Source data
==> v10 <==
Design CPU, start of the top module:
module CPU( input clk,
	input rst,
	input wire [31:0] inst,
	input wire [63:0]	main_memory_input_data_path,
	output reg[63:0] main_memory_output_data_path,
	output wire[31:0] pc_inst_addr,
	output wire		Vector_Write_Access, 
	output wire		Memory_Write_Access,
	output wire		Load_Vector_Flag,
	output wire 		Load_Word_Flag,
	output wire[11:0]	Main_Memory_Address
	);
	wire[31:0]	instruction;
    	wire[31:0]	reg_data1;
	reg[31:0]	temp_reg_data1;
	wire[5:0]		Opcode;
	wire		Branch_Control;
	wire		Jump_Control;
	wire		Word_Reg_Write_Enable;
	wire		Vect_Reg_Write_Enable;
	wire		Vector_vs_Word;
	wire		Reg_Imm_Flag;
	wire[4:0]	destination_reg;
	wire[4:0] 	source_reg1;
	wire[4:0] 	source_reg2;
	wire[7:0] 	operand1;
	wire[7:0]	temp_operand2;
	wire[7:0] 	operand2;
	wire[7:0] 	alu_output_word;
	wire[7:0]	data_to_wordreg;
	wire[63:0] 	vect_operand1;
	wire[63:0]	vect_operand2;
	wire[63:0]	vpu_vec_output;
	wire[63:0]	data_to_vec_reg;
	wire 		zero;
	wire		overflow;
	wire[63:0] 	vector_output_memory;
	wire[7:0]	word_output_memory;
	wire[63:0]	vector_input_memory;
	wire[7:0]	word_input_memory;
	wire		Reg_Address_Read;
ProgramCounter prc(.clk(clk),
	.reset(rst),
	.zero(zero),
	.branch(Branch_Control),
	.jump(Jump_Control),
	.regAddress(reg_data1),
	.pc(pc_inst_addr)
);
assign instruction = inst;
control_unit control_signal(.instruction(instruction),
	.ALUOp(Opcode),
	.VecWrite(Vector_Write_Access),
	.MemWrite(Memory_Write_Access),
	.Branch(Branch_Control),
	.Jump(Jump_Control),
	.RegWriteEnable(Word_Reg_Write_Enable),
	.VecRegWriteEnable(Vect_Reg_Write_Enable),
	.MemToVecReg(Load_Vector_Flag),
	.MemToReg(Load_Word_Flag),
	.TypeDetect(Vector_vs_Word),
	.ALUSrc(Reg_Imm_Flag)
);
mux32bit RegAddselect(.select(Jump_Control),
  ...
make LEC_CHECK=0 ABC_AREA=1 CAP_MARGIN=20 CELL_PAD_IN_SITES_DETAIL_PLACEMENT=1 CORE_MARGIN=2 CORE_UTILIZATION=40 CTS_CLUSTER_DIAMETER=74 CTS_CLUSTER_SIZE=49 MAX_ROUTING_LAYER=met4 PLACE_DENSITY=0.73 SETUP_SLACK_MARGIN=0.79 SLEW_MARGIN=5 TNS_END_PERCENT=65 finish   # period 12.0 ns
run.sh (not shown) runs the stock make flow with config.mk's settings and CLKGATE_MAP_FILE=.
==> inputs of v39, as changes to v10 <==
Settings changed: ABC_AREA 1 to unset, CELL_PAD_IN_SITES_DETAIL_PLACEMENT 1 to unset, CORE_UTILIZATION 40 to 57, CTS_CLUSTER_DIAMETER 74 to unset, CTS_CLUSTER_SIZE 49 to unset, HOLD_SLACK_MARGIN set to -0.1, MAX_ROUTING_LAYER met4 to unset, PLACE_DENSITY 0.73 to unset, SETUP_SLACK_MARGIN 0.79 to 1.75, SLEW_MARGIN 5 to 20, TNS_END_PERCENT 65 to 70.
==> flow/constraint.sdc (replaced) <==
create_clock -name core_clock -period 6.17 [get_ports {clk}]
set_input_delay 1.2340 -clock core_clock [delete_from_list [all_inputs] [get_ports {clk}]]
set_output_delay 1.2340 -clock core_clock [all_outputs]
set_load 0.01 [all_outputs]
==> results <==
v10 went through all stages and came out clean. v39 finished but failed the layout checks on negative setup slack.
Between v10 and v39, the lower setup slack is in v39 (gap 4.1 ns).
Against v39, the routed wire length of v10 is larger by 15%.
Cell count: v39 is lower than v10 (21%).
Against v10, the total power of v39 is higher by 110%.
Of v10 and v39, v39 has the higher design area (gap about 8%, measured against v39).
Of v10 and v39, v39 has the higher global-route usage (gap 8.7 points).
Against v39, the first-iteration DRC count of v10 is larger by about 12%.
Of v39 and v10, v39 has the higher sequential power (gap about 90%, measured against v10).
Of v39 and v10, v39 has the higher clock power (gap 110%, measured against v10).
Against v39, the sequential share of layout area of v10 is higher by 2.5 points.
...
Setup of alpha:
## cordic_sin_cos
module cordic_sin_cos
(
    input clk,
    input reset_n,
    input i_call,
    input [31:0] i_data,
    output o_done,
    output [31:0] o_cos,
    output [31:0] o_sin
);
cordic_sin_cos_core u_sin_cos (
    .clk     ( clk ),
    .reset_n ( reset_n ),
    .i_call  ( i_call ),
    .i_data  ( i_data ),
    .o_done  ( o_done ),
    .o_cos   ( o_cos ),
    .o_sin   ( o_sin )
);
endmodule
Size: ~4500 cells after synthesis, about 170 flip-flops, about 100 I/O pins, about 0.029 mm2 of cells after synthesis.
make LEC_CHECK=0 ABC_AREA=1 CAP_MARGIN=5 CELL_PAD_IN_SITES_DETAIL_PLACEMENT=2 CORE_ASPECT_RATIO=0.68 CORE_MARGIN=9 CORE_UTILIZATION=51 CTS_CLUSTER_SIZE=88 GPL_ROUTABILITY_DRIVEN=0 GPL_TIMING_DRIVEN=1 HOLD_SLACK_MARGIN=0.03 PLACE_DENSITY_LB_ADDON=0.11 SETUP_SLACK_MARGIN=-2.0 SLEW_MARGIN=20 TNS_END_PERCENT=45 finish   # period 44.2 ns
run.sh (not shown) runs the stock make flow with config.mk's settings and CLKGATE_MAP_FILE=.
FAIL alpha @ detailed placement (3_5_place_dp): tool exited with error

What this task involves
For this exercise, repeat exactly the lines of the data above from the one with "output [31:0] o_sin" down to the one with "FAIL alpha @", both end lines included.

Response area
    output [31:0] o_sin
);
cordic_sin_cos_core u_sin_cos (
    .clk     ( clk ),
    .reset_n ( reset_n ),
    .i_call  ( i_call ),
    .i_data  ( i_data ),
    .o_done  ( o_done ),
    .o_cos   ( o_cos ),
    .o_sin   ( o_sin )
);
endmodule
Size: ~4500 cells after synthesis, about 170 flip-flops, about 100 I/O pins, about 0.029 mm2 of cells after synthesis.
make LEC_CHECK=0 ABC_AREA=1 CAP_MARGIN=5 CELL_PAD_IN_SITES_DETAIL_PLACEMENT=2 CORE_ASPECT_RATIO=0.68 CORE_MARGIN=9 CORE_UTILIZATION=51 CTS_CLUSTER_SIZE=88 GPL_ROUTABILITY_DRIVEN=0 GPL_TIMING_DRIVEN=1 HOLD_SLACK_MARGIN=0.03 PLACE_DENSITY_LB_ADDON=0.11 SETUP_SLACK_MARGIN=-2.0 SLEW_MARGIN=20 TNS_END_PERCENT=45 finish   # period 44.2 ns
run.sh (not shown) runs the stock make flow with config.mk's settings and CLKGATE_MAP_FILE=.
FAIL alpha @ detailed placement (3_5_place_dp): tool exited with error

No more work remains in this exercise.